Uncooled Infrared Detectors With Adaptive Response

Woo-Bin Song and Joseph J. Talghader


Uncooled infrared detectors are almost universally designed to maximize sensitivity. Commercial focal plane arrays designed for the 8-12?m wavelength range can easily detect temperature variations in a scene less than 100mK. However, this sensitivity comes at a price. If a scene contains "hot" features along with room temperature features, the "hot" parts of the scene will appear white or overexposed because of the extremely high signal. We have developed a microbolometer device where the responsivity can be actively controlled. The concept is demonstrated in Figure 1, where a small portion of the support beams of a microbolometer are actuated to the substrate. This increases the thermal conductance of the device, which reduces the responsivity.

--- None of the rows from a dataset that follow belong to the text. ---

<file path="config.mk">
export PLATFORM = sky130hd
export DESIGN_NAME = zegar_rtc_mux
export DESIGN_NICKNAME = d
export VERILOG_FILES = /design/src/rtl/zegar_rtc_mux.sv
export SDC_FILE = /design/constraint.sdc
export NUM_CORES = 1
export LEC_CHECK = 0
export BUFFER_PORTS_ARGS = -buffer_cell sky130_fd_sc_hd__buf_2
export CORE_MARGIN = 4
export CORE_UTILIZATION = 45
export DETAILED_ROUTE_END_ITERATION = 16
export SYNTH_ARGS = -nofsm -noshare
export SYNTH_HDL_FRONTEND = slang
export SYNTH_SLANG_ARGS = --single-unit
</file>
<file path="constraint.sdc">
create_clock -name clk_i -period 5.8 [get_ports clk_i]
set_input_delay 0 -clock clk_i [delete_from_list [all_inputs] [get_ports clk_i]]
set_output_delay 0 -clock clk_i [all_outputs]
set_load 0.1 [all_outputs]
</file>
<file path="src/rtl/zegar_rtc_mux.sv">
// rtl/zegar_rtc_mux.sv - BCD real-time clock with debounced set buttons and 8-digit 7-segment scan
module zegar_rtc_mux #(
    parameter int CLK_HZ          = 100_000_000,
    parameter int TEST_DIV        = 1_000,
    parameter int DEBOUNCE_CYCLES = 1_000_000,
    parameter int REPEAT_CYCLES   = 25_000_000,
    parameter int SCAN_CYCLES     = 100_000
) (
    input  logic       clk_i,
    input  logic       rst_i,
    input  logic       button_test_i,
    input  logic       button_hr_i,
    input  logic       button_min_i,
    output logic       tick_o,
    output logic [7:0] hh_o,
    output logic [7:0] mm_o,
    output logic [7:0] ss_o,
    output logic [7:0] led7_seg_o,
    output logic [7:0] led7_an_o
);

    localparam int MAX_DIV = (CLK_HZ > TEST_DIV) ? CLK_HZ : TEST_DIV;
    localparam int PW      = (MAX_DIV > 1) ? $clog2(MAX_DIV) : 1;
    localparam int DW      = (DEBOUNCE_CYCLES > 1) ? $clog2(DEBOUNCE_CYCLES) : 1;
    localparam int RW      = (REPEAT_CYCLES > 1) ? $clog2(REPEAT_CYCLES) : 1;
    localparam int SW      = (SCAN_CYCLES > 1) ? $clog2(SCAN_CYCLES) : 1;

    localparam logic [PW-1:0] TC_NORM  = PW'(CLK_HZ - 1);
    localparam logic [PW-1:0] TC_TEST  = PW'(TEST_DIV - 1);
    localparam logic [DW-1:0] DB_LAST  = DW'(DEBOUNCE_CYCLES - 1);
    localparam logic [RW-1:0] REP_LAST = RW'(REPEAT_CYCLES - 1);
    localparam logic [SW-1:0] SC_LAST  = SW'(SCAN_CYCLES - 1);

    localparam logic [7:0] SEG_DASH = 8'b1011_1111;

    // Button bit order: 0 = test, 1 = hour, 2 = minute
    logic [2:0]         raw;
    logic [2:0]         sync1_q, sync2_q;
    logic [2:0]         db_q, db_d, db_chg;
    logic [2:0][DW-1:0] db_cnt_q, db_cnt_d;

    // Set-event bit order: 0 = hour, 1 = minute
    logic [1:0]         prev_q;
    logic [1:0][RW-1:0] rep_q, rep_d;
    logic [1:0]         ev;

    logic [PW-1:0] pre_q, pre_d;
    logic [PW-1:0] tc;
    logic          wrap;
    logic          tick_q;

    logic [7:0] hh_q, hh_d, mm_q, mm_d, ss_q, ss_d;

    logic [SW-1:0] sc_q, sc_d;
    logic [2:0]    idx_q, idx_d;
    logic [7:0]    an_q, an_d, seg_q, seg_d;

    assign raw = {button_min_i, button_hr_i, button_test_i};

    function automatic logic [7:0] bcd_next(input logic [7:0] v, input logic [7:0] last);
        if (v == last)
            return 8'h00;
        else if (v[3:0] == 4'd9)
            return {v[7:4] + 4'd1, 4'd0};
        else
            return {v[7:4], v[3:0] + 4'd1};
    endfunction

    function automatic logic [7:0] hex7(input logic [3:0] d);
        case (d)
            4'd0:    return 8'hC0;
            4'd1:    return 8'hF9;
            4'd2:    return 8'hA4;
            4'd3:    return 8'hB0;
            4'd4:    return 8'h99;
            4'd5:    return 8'h92;
            4'd6:    return 8'h82;
            4'd7:    return 8'hF8;
            4'd8:    return 8'h80;
            4'd9:    return 8'h90;
            default: return 8'hFF;
        endcase
    endfunction

    // Two-flop synchronisers for the raw buttons
    always_ff @(posedge clk_i or negedge rst_i) begin
        if (!rst_i) begin
            sync1_q <= '0;
            sync2_q <= '0;
        end else begin
            sync1_q <= raw;
            sync2_q <= sync1_q;
        end
    end

    // Debounce: accept a new level only after it has differed for DEBOUNCE_CYCLES in a row
    always_comb begin
        db_d     = db_q;
        db_chg   = '0;
        db_cnt_d = '0;
        for (int b = 0; b < 3; b++) begin
            if (sync2_q[b] != db_q[b]) begin
                if (db_cnt_q[b] == DB_LAST) begin
                    db_d[b]   = sync2_q[b];
                    db_chg[b] = 1'b1;
                end else begin
                    db_cnt_d[b] = db_cnt_q[b] + 1'b1;
                end
            end
        end
    end

    // Debounced levels and their stability counters
    always_ff @(posedge clk_i or negedge rst_i) begin
        if (!rst_i) begin
            db_q     <= '0;
            db_cnt_q <= '0;
        end else begin
            db_q     <= db_d;
            db_cnt_q <= db_cnt_d;
        end
    end

    // Set events: debounced rising edge, then one more every REPEAT_CYCLES while held
    always_comb begin
        ev    = '0;
        rep_d = '0;
        for (int i = 0; i < 2; i++) begin
            ev[i] = (db_q[i+1] & ~prev_q[i]) |
                    (db_q[i+1] & prev_q[i] & (rep_q[i] == REP_LAST));
            if (db_q[i+1] && !ev[i])
                rep_d[i] = rep_q[i] + 1'b1;
        end
    end

    // Edge-detect history and repeat counters for the hour/minute buttons
    always_ff @(posedge clk_i or negedge rst_i) begin
        if (!rst_i) begin
            prev_q <= '0;
            rep_q  <= '0;
        end else begin
            prev_q <= db_q[2:1];
            rep_q  <= rep_d;
        end
    end

    // Prescaler next state; a mode change restarts the count so the first tick is a full period away
    always_comb begin
        tc    = db_q[0] ? TC_TEST : TC_NORM;
        wrap  = !db_chg[0] && (pre_q == tc);
        pre_d = pre_q + 1'b1;
        if (db_chg[0] || wrap)
            pre_d = '0;
    end

    // Prescaler and tick pulse register
    always_ff @(posedge clk_i or negedge rst_i) begin
        if (!rst_i) begin
            pre_q  <= '0;
            tick_q <= 1'b0;
        end else begin
            pre_q  <= pre_d;
            tick_q <= wrap;
        end
    end

    // Time next state: set events win over a coincident tick, which is then dropped
    always_comb begin
        hh_d = hh_q;
        mm_d = mm_q;
        ss_d = ss_q;
        if (ev[0] || ev[1]) begin
            if (ev[1]) begin
                mm_d = bcd_next(mm_q, 8'h59);
                ss_d = 8'h00;
            end
            if (ev[0])
                hh_d = bcd_next(hh_q, 8'h23);
        end else if (wrap) begin
            ss_d = bcd_next(ss_q, 8'h59);
            if (ss_q == 8'h59) begin
                mm_d = bcd_next(mm_q, 8'h59);
                if (mm_q == 8'h59)
                    hh_d = bcd_next(hh_q, 8'h23);
            end
        end
    end

    // BCD time registers
    always_ff @(posedge clk_i or negedge rst_i) begin
        if (!rst_i) begin
            hh_q <= 8'h00;
            mm_q <= 8'h00;
            ss_q <= 8'h00;
        end else begin
            hh_q <= hh_d;
            mm_q <= mm_d;
            ss_q <= ss_d;
        end
    end

    // Scan timing and digit pattern; index walks 0,7,6,...,1,0
    always_comb begin
        sc_d  = sc_q + 1'b1;
        idx_d = idx_q;
        if (sc_q == SC_LAST) begin
            sc_d  = '0;
            idx_d = idx_q - 3'd1;
        end
        an_d = ~(8'b1 << idx_q);
        case (idx_q)
            3'd7:    seg_d = hex7(hh_q[7:4]);
            3'd6:    seg_d = hex7(hh_q[3:0]);
            3'd5:    seg_d = SEG_DASH;
            3'd4:    seg_d = hex7(mm_q[7:4]);
            3'd3:    seg_d = hex7(mm_q[3:0]);
            3'd2:    seg_d = SEG_DASH;
            3'd1:    seg_d = hex7(ss_q[7:4]);
            default: seg_d = hex7(ss_q[3:0]) & {~db_q[0], 7'h7F};
        endcase
    end

    // Scan counter, digit index, and the anode/segment pair registered together
    always_ff @(posedge clk_i or negedge rst_i) begin
        if (!rst_i) begin
            sc_q  <= '0;
            idx_q <= 3'd0;
            an_q  <= 8'hFE;
            seg_q <= 8'hC0;
        end else begin
            sc_q  <= sc_d;
            idx_q <= idx_d;
            an_q  <= an_d;
            seg_q <= seg_d;
        end
    end

    assign tick_o     = tick_q;
    assign hh_o       = hh_q;
    assign mm_o       = mm_q;
    assign ss_o       = ss_q;
    assign led7_an_o  = an_q;
    assign led7_seg_o = seg_q;

endmodule

</file>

Figure 2 shows a SEM image of an individual device and Figure 3 shows a small array. We have demonstrated devices with two orders of magnitude of tuning in responsivity as shown in Figure 4 and over an order of magnitude in detectivity as shown in Figure 5. These devices could be used in several applications such as seeing detail in fire emergencies where hot areas cannot be imaged by other means. Military applications to see detail in plumes or conflict sites are also likely.


FIGURES

Figure 1

Figure 1

Conceptual diagram of a tunable detectivity microbolometer. In diagram (a), the device stands in a state of low thermal conductance and high detectivity. In diagram (b), the device supports have been actuated into contact with the substrate, creating a high thermal conductivity and low detectivity state. In practice only the edge farthest from the ground support contacts the substrate to prevent stiction.

Figure 2

Figure 2

SEM image of an adaptive responsivity uncooled infrared detector.

Figure 3

Figure 3

Optical microscope image of a small array of adaptive microbolometers.

Figure 4

Figure 4

Responsivity versus frequency of an adaptive microbolometer. The responsivity is controlled by the voltage applied between the bolometer plate and substrate.

Figure 5

Figure 5

Detectivity vs. frequency for an adaptive detectivity microbolometer. The response varies by over an order of magnitude when the lowest device support is snapped down at 17V.